Doesn’t sound too bad, does it?
And yet there’s a line of thought that suggests that many of us may prefer to be controlled.
Esther Villar, for example, in her book The Manipulated Male, portrays men as beings who willfully give up their freedom in order to place themselves under the control of a dominating woman.
Mussolini, who led Italy under fascist control, reportedly said that “the people are tired of their freedom”
There may be, even, people that you and I have met, who seem to prefer being controlled than being free.
Why may this be?
According to Villar, men are conditioned to be controlled at an early age, by their mothers. Any act of submission and compliance is met with approval – a pat on the head – by the mum, and so men go out into the world seeking similar pats on the head in exchange for their submissiveness.
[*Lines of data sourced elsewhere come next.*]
===== config.mk =====
export PLATFORM = sky130hd
export DESIGN_NAME = conv_stream_ctrl
export DESIGN_NICKNAME = d
export VERILOG_FILES = /design/src/rtl/conv_stream_ctrl.sv
export SDC_FILE = /design/constraint.sdc
export NUM_CORES = 1
export LEC_CHECK = 0
export CAP_MARGIN = 20
export CORE_AREA = 2 2 132 134
export CTS_CLUSTER_DIAMETER = 30
export CTS_CLUSTER_SIZE = 40
export DETAILED_ROUTE_END_ITERATION = 8
export DIE_AREA = 0 0 134 136
export PLACE_DENSITY = 0.8
export SLEW_MARGIN = 20
export SYNTH_ARGS = -nofsm -noshare
export SYNTH_HDL_FRONTEND = slang
export SYNTH_SLANG_ARGS = --single-unit

===== constraint.sdc =====
create_clock -name clk -period 4.8 [get_ports clk]
set_input_delay 1.2 -clock clk [delete_from_list [all_inputs] [get_ports clk]]
set_output_delay 1.2 -clock clk [all_outputs]
set_load 0.01 [all_outputs]

===== src/rtl/conv_stream_ctrl.sv =====
// Frame controller for a 2x2 streaming convolution datapath: buffers one image,
// loads the kernel, replays the pixels gap-free and queues results for downstream.
//
// Handshakes: a transfer happens on a rising edge where valid and ready are both 1.
// Upstream pix_valid may toggle freely; pix_ready depends only on state. Downstream
// res_valid never drops and res_data/res_last never change until the word is taken.
module conv_stream_ctrl #(
    parameter int dataSize  = 8,
    parameter int IMG_WIDTH = 3,
    parameter int TIMEOUT   = 64,
    localparam int NPIX  = IMG_WIDTH * IMG_WIDTH,
    localparam int NRES  = (IMG_WIDTH - 1) * (IMG_WIDTH - 1),
    localparam int RES_W = 2 * dataSize + 5
) (
    input  logic                clk,
    input  logic                rst,
    input  logic                start,
    input  logic [dataSize-1:0] cfg_w1,
    input  logic [dataSize-1:0] cfg_w2,
    input  logic [dataSize-1:0] cfg_w3,
    input  logic [dataSize-1:0] cfg_w4,
    input  logic                pix_valid,
    output logic                pix_ready,
    input  logic [dataSize-1:0] pix_data,
    output logic [dataSize-1:0] dp_pixel,
    output logic [dataSize-1:0] dp_w1,
    output logic [dataSize-1:0] dp_w2,
    output logic [dataSize-1:0] dp_w3,
    output logic [dataSize-1:0] dp_w4,
    output logic                dp_kernel_load_valid,
    input  logic                dp_window_valid,
    input  logic [RES_W-1:0]    dp_result,
    output logic                res_valid,
    input  logic                res_ready,
    output logic [RES_W-1:0]    res_data,
    output logic                res_last,
    output logic                busy,
    output logic                done,
    output logic                err,
    output logic [2:0]          state_dbg
);

    typedef enum logic [2:0] {
        IDLE   = 3'd0,
        FILL   = 3'd1,
        KLOAD  = 3'd2,
        STREAM = 3'd3,
        DRAIN  = 3'd4,
        FLUSH  = 3'd5
    } state_t;

    localparam int PIX_CW = $clog2(NPIX + 1);
    localparam int PIX_IW = $clog2(NPIX);
    localparam int RES_CW = $clog2(NRES + 1);
    localparam int PTR_W  = (NRES > 1) ? $clog2(NRES) : 1;
    localparam int TO_W   = $clog2(TIMEOUT + 1);

    state_t state, state_nxt;

    logic [PIX_CW-1:0]   wr_cnt;
    logic [PIX_CW-1:0]   rd_cnt;
    logic [RES_CW-1:0]   res_cnt;
    logic [TO_W-1:0]     drain_cnt;
    logic [dataSize-1:0] pix_buf [NPIX];

    logic [RES_W-1:0]    fifo_data [NRES];
    logic                fifo_last [NRES];
    logic [PTR_W-1:0]    wr_ptr;
    logic [PTR_W-1:0]    rd_ptr;
    logic [RES_CW-1:0]   fifo_cnt;

    logic start_acc;
    logic pix_xfer;
    logic in_collect;
    logic res_full;
    logic fifo_full;
    logic push;
    logic pop;
    logic drop;
    logic timeout_hit;
    logic fill_last;
    logic stream_last;

    function automatic logic [PTR_W-1:0] ptr_inc(input logic [PTR_W-1:0] p);
        return (p == PTR_W'(NRES - 1)) ? '0 : p + 1'b1;
    endfunction

    assign start_acc   = (state == IDLE) && start;
    assign pix_xfer    = pix_valid && pix_ready;
    assign in_collect  = (state == STREAM) || (state == DRAIN);
    assign res_full    = (res_cnt == RES_CW'(NRES));
    assign fifo_full   = (fifo_cnt == RES_CW'(NRES));
    assign pop         = res_valid && res_ready;
    assign fill_last   = pix_xfer && (wr_cnt == PIX_CW'(NPIX - 1));
    assign stream_last = (rd_cnt == PIX_CW'(NPIX - 1));

    // A strobe is only accepted while a frame is collecting and still owes results;
    // anything else is a protocol violation by the datapath and is flagged.
    assign push = dp_window_valid && in_collect && !res_full && (!fifo_full || pop);
    assign drop = dp_window_valid && !push;

    assign timeout_hit = (state == DRAIN) && !res_full &&
                         (drain_cnt == TO_W'(TIMEOUT - 1));

    always_comb begin
        state_nxt = state;
        case (state)
            IDLE:    if (start) state_nxt = FILL;
            FILL:    if (fill_last) state_nxt = KLOAD;
            KLOAD:   state_nxt = STREAM;
            STREAM:  if (stream_last) state_nxt = DRAIN;
            DRAIN:   if (res_full || timeout_hit) state_nxt = FLUSH;
            FLUSH:   if (fifo_cnt == '0) state_nxt = IDLE;
            default: state_nxt = IDLE;
        endcase
    end

    assign pix_ready            = (state == FILL);
    assign dp_kernel_load_valid = (state == KLOAD);
    assign dp_pixel             = (state == STREAM) ? pix_buf[rd_cnt[PIX_IW-1:0]] : '0;
    assign busy                 = (state != IDLE);
    assign done                 = (state == FLUSH) && (fifo_cnt == '0);
    assign res_valid            = (fifo_cnt != '0);
    assign res_data             = res_valid ? fifo_data[rd_ptr] : '0;
    assign res_last             = res_valid && fifo_last[rd_ptr];
    assign state_dbg            = state;

    always_ff @(posedge clk or negedge rst) begin
        if (!rst) begin
            state     <= IDLE;
            wr_cnt    <= '0;
            rd_cnt    <= '0;
            res_cnt   <= '0;
            drain_cnt <= '0;
            wr_ptr    <= '0;
            rd_ptr    <= '0;
            fifo_cnt  <= '0;
            err       <= 1'b0;
            dp_w1     <= '0;
            dp_w2     <= '0;
            dp_w3     <= '0;
            dp_w4     <= '0;
        end else begin
            state <= state_nxt;

            if (start_acc) begin
                dp_w1   <= cfg_w1;
                dp_w2   <= cfg_w2;
                dp_w3   <= cfg_w3;
                dp_w4   <= cfg_w4;
                wr_cnt  <= '0;
                rd_cnt  <= '0;
                res_cnt <= '0;
            end else if (push) begin
                res_cnt <= res_cnt + 1'b1;
            end

            if (pix_xfer) begin
                wr_cnt <= fill_last ? '0 : wr_cnt + 1'b1;
            end

            if (state == STREAM) begin
                rd_cnt <= stream_last ? '0 : rd_cnt + 1'b1;
            end

            drain_cnt <= (state == DRAIN) ? drain_cnt + 1'b1 : '0;

            if (push) wr_ptr <= ptr_inc(wr_ptr);
            if (pop)  rd_ptr <= ptr_inc(rd_ptr);

            case ({push, pop})
                2'b10:   fifo_cnt <= fifo_cnt + 1'b1;
                2'b01:   fifo_cnt <= fifo_cnt - 1'b1;
                default: fifo_cnt <= fifo_cnt;
            endcase

            // A fault in the same cycle as an accepted start still belongs on record.
            if (drop || timeout_hit) begin
                err <= 1'b1;
            end else if (start_acc) begin
                err <= 1'b0;
            end
        end
    end

    // Storage arrays carry no reset; pointers and counters qualify every read.
    always_ff @(posedge clk) begin
        if (pix_xfer) begin
            pix_buf[wr_cnt[PIX_IW-1:0]] <= pix_data;
        end
        if (push) begin
            fifo_data[wr_ptr] <= dp_result;
            fifo_last[wr_ptr] <= (res_cnt == RES_CW'(NRES - 1));
        end
    end

endmodule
For Villar, this represents a shame, because man gives up the opportunity to live a life he could otherwise obtain, a kind of higher existence - a life of freedom.
The problems of compliance within a fascist system are obvious.
And we may will our friends to break free of someone or something controlling their lives, but should we really do this?
If the controlled state is one that so many choose to be in, why argue for anything else, why argue for freedom?
I think the argument for freedom over control may begin like this:
If we are controlled, we may find ourselves doing things we don’t want to do.
If we are free, we may have the opportunity to do things we do want to do.
And if our lives are the sum total of our actions, and the feelings the produce, that’s a pretty big distinction.
That the logical stand point, at least, but is logic enough to enable us choose being free over being controlled?
Villa’s suggestion that may be conditioned from an early age to choose submission over assertion is one chain we need to break.
Another is the limiting belief that we don’t deserve to be free. It takes a confident individual to believe that they deserve to be happy, to be able to do as they please, to measure their life by their own standards… and if we’ve already been controlled at some point in our lives, you can be sure our confidence isn’t at a level it should be.
And then there’s the fear.
It’s the fear of being on the verge of something great.
We may ask ourselves, “What will I do with my freedom?”
“Where will I go?”
“What will I see?”
“How will it feel?”
Why don’t we find out?
@ds100
Good content
Keep sharing good posts!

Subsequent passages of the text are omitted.